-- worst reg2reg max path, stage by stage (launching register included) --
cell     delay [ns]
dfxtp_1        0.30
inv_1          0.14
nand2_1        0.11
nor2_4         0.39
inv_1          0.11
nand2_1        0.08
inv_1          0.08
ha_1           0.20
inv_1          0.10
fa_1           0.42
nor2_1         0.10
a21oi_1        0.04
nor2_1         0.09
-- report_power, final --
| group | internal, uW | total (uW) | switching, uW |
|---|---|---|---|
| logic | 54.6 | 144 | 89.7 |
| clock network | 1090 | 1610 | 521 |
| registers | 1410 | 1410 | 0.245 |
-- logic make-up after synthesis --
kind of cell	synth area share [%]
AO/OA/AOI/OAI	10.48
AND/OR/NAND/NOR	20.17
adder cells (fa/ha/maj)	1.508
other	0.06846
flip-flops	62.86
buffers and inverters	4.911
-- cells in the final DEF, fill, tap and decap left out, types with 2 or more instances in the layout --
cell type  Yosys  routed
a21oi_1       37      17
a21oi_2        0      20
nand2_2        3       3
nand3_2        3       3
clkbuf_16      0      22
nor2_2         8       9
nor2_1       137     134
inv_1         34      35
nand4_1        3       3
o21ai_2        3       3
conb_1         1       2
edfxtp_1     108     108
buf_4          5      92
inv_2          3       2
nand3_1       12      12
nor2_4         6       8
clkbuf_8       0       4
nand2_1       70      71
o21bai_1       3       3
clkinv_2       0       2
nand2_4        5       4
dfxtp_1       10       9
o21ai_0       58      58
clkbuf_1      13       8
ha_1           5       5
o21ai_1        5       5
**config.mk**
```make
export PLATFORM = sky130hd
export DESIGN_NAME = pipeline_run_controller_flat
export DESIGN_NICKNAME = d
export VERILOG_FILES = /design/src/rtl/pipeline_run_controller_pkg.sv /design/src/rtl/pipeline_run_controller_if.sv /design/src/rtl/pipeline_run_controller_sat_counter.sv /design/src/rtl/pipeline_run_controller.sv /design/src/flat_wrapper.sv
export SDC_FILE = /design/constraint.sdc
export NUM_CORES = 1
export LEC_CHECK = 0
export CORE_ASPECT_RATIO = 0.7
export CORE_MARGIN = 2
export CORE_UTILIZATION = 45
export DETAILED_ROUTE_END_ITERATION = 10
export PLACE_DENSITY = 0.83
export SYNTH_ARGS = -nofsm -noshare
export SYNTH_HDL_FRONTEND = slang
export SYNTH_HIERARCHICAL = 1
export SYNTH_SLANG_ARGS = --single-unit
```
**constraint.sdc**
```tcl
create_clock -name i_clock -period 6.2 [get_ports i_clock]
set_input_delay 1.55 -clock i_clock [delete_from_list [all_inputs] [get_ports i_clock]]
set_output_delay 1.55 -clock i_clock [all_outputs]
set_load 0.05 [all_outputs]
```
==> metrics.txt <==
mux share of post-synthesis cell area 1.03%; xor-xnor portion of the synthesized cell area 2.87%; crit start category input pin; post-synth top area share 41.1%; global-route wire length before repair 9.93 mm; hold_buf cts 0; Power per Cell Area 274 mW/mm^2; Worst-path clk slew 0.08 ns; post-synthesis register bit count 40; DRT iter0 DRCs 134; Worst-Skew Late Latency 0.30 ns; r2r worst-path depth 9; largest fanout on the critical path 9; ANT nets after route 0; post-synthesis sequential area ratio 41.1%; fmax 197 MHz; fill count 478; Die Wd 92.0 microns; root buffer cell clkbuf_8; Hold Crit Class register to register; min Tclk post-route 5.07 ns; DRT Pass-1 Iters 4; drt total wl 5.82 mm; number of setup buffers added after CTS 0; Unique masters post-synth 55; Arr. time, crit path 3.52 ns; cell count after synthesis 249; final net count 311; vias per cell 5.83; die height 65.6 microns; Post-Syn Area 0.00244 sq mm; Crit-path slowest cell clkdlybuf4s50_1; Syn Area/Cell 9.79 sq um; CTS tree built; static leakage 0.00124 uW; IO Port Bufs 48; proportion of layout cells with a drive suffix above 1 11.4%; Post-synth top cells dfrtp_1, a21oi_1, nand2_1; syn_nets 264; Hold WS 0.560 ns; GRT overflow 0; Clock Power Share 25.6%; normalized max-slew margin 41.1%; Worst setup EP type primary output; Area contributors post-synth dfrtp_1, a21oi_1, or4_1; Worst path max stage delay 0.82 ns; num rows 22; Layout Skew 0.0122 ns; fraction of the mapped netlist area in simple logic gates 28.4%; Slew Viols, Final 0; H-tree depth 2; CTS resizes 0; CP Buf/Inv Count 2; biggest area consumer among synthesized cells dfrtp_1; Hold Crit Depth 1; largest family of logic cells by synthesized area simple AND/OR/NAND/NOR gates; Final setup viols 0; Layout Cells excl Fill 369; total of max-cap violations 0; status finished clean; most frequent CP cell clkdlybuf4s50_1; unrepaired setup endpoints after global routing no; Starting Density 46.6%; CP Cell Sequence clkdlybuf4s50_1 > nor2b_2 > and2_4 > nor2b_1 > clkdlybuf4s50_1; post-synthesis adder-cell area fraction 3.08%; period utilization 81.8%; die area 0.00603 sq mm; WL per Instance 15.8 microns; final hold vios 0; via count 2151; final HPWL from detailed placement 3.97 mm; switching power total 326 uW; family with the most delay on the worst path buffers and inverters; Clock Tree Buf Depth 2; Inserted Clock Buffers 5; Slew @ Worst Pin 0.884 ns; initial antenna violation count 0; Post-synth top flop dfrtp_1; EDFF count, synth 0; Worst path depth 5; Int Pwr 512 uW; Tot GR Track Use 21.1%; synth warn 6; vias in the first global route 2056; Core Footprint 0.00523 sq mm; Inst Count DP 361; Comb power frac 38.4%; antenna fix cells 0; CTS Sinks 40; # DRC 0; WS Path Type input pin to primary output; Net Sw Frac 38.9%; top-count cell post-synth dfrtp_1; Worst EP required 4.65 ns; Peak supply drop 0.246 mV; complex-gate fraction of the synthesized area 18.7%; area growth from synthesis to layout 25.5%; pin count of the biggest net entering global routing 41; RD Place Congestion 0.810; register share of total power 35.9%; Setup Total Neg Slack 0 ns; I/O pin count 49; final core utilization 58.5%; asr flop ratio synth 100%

○ ○ ○ ○ ○ ○ ○

§ **Task requirements**
Give back all of the data above without any alteration.

§ **Reply to the task**
-- worst reg2reg max path, stage by stage (launching register included) --
cell     delay [ns]
dfxtp_1        0.30
inv_1          0.14
nand2_1        0.11
nor2_4         0.39
inv_1          0.11
nand2_1        0.08
inv_1          0.08
ha_1           0.20
inv_1          0.10
fa_1           0.42
nor2_1         0.10
a21oi_1        0.04
nor2_1         0.09
-- report_power, final --
| group | internal, uW | total (uW) | switching, uW |
|---|---|---|---|
| logic | 54.6 | 144 | 89.7 |
| clock network | 1090 | 1610 | 521 |
| registers | 1410 | 1410 | 0.245 |
-- logic make-up after synthesis --
kind of cell	synth area share [%]
AO/OA/AOI/OAI	10.48
AND/OR/NAND/NOR	20.17
adder cells (fa/ha/maj)	1.508
other	0.06846
flip-flops	62.86
buffers and inverters	4.911
-- cells in the final DEF, fill, tap and decap left out, types with 2 or more instances in the layout --
cell type  Yosys  routed
a21oi_1       37      17
a21oi_2        0      20
nand2_2        3       3
nand3_2        3       3
clkbuf_16      0      22
nor2_2         8       9
nor2_1       137     134
inv_1         34      35
nand4_1        3       3
o21ai_2        3       3
conb_1         1       2
edfxtp_1     108     108
buf_4          5      92
inv_2          3       2
nand3_1       12      12
nor2_4         6       8
clkbuf_8       0       4
nand2_1       70      71
o21bai_1       3       3
clkinv_2       0       2
nand2_4        5       4
dfxtp_1       10       9
o21ai_0       58      58
clkbuf_1      13       8
ha_1           5       5
o21ai_1        5       5
**config.mk**
```make
export PLATFORM = sky130hd
export DESIGN_NAME = pipeline_run_controller_flat
export DESIGN_NICKNAME = d
export VERILOG_FILES = /design/src/rtl/pipeline_run_controller_pkg.sv /design/src/rtl/pipeline_run_controller_if.sv /design/src/rtl/pipeline_run_controller_sat_counter.sv /design/src/rtl/pipeline_run_controller.sv /design/src/flat_wrapper.sv
export SDC_FILE = /design/constraint.sdc
export NUM_CORES = 1
export LEC_CHECK = 0
export CORE_ASPECT_RATIO = 0.7
export CORE_MARGIN = 2
export CORE_UTILIZATION = 45
export DETAILED_ROUTE_END_ITERATION = 10
export PLACE_DENSITY = 0.83
export SYNTH_ARGS = -nofsm -noshare
export SYNTH_HDL_FRONTEND = slang
export SYNTH_HIERARCHICAL = 1
export SYNTH_SLANG_ARGS = --single-unit
```
**constraint.sdc**
```tcl
create_clock -name i_clock -period 6.2 [get_ports i_clock]
set_input_delay 1.55 -clock i_clock [delete_from_list [all_inputs] [get_ports i_clock]]
set_output_delay 1.55 -clock i_clock [all_outputs]
set_load 0.05 [all_outputs]
```
==> metrics.txt <==
mux share of post-synthesis cell area 1.03%; xor-xnor portion of the synthesized cell area 2.87%; crit start category input pin; post-synth top area share 41.1%; global-route wire length before repair 9.93 mm; hold_buf cts 0; Power per Cell Area 274 mW/mm^2; Worst-path clk slew 0.08 ns; post-synthesis register bit count 40; DRT iter0 DRCs 134; Worst-Skew Late Latency 0.30 ns; r2r worst-path depth 9; largest fanout on the critical path 9; ANT nets after route 0; post-synthesis sequential area ratio 41.1%; fmax 197 MHz; fill count 478; Die Wd 92.0 microns; root buffer cell clkbuf_8; Hold Crit Class register to register; min Tclk post-route 5.07 ns; DRT Pass-1 Iters 4; drt total wl 5.82 mm; number of setup buffers added after CTS 0; Unique masters post-synth 55; Arr. time, crit path 3.52 ns; cell count after synthesis 249; final net count 311; vias per cell 5.83; die height 65.6 microns; Post-Syn Area 0.00244 sq mm; Crit-path slowest cell clkdlybuf4s50_1; Syn Area/Cell 9.79 sq um; CTS tree built; static leakage 0.00124 uW; IO Port Bufs 48; proportion of layout cells with a drive suffix above 1 11.4%; Post-synth top cells dfrtp_1, a21oi_1, nand2_1; syn_nets 264; Hold WS 0.560 ns; GRT overflow 0; Clock Power Share 25.6%; normalized max-slew margin 41.1%; Worst setup EP type primary output; Area contributors post-synth dfrtp_1, a21oi_1, or4_1; Worst path max stage delay 0.82 ns; num rows 22; Layout Skew 0.0122 ns; fraction of the mapped netlist area in simple logic gates 28.4%; Slew Viols, Final 0; H-tree depth 2; CTS resizes 0; CP Buf/Inv Count 2; biggest area consumer among synthesized cells dfrtp_1; Hold Crit Depth 1; largest family of logic cells by synthesized area simple AND/OR/NAND/NOR gates; Final setup viols 0; Layout Cells excl Fill 369; total of max-cap violations 0; status finished clean; most frequent CP cell clkdlybuf4s50_1; unrepaired setup endpoints after global routing no; Starting Density 46.6%; CP Cell Sequence clkdlybuf4s50_1 > nor2b_2 > and2_4 > nor2b_1 > clkdlybuf4s50_1; post-synthesis adder-cell area fraction 3.08%; period utilization 81.8%; die area 0.00603 sq mm; WL per Instance 15.8 microns; final hold vios 0; via count 2151; final HPWL from detailed placement 3.97 mm; switching power total 326 uW; family with the most delay on the worst path buffers and inverters; Clock Tree Buf Depth 2; Inserted Clock Buffers 5; Slew @ Worst Pin 0.884 ns; initial antenna violation count 0; Post-synth top flop dfrtp_1; EDFF count, synth 0; Worst path depth 5; Int Pwr 512 uW; Tot GR Track Use 21.1%; synth warn 6; vias in the first global route 2056; Core Footprint 0.00523 sq mm; Inst Count DP 361; Comb power frac 38.4%; antenna fix cells 0; CTS Sinks 40; # DRC 0; WS Path Type input pin to primary output; Net Sw Frac 38.9%; top-count cell post-synth dfrtp_1; Worst EP required 4.65 ns; Peak supply drop 0.246 mV; complex-gate fraction of the synthesized area 18.7%; area growth from synthesis to layout 25.5%; pin count of the biggest net entering global routing 41; RD Place Congestion 0.810; register share of total power 35.9%; Setup Total Neg Slack 0 ns; I/O pin count 49; final core utilization 58.5%; asr flop ratio synth 100%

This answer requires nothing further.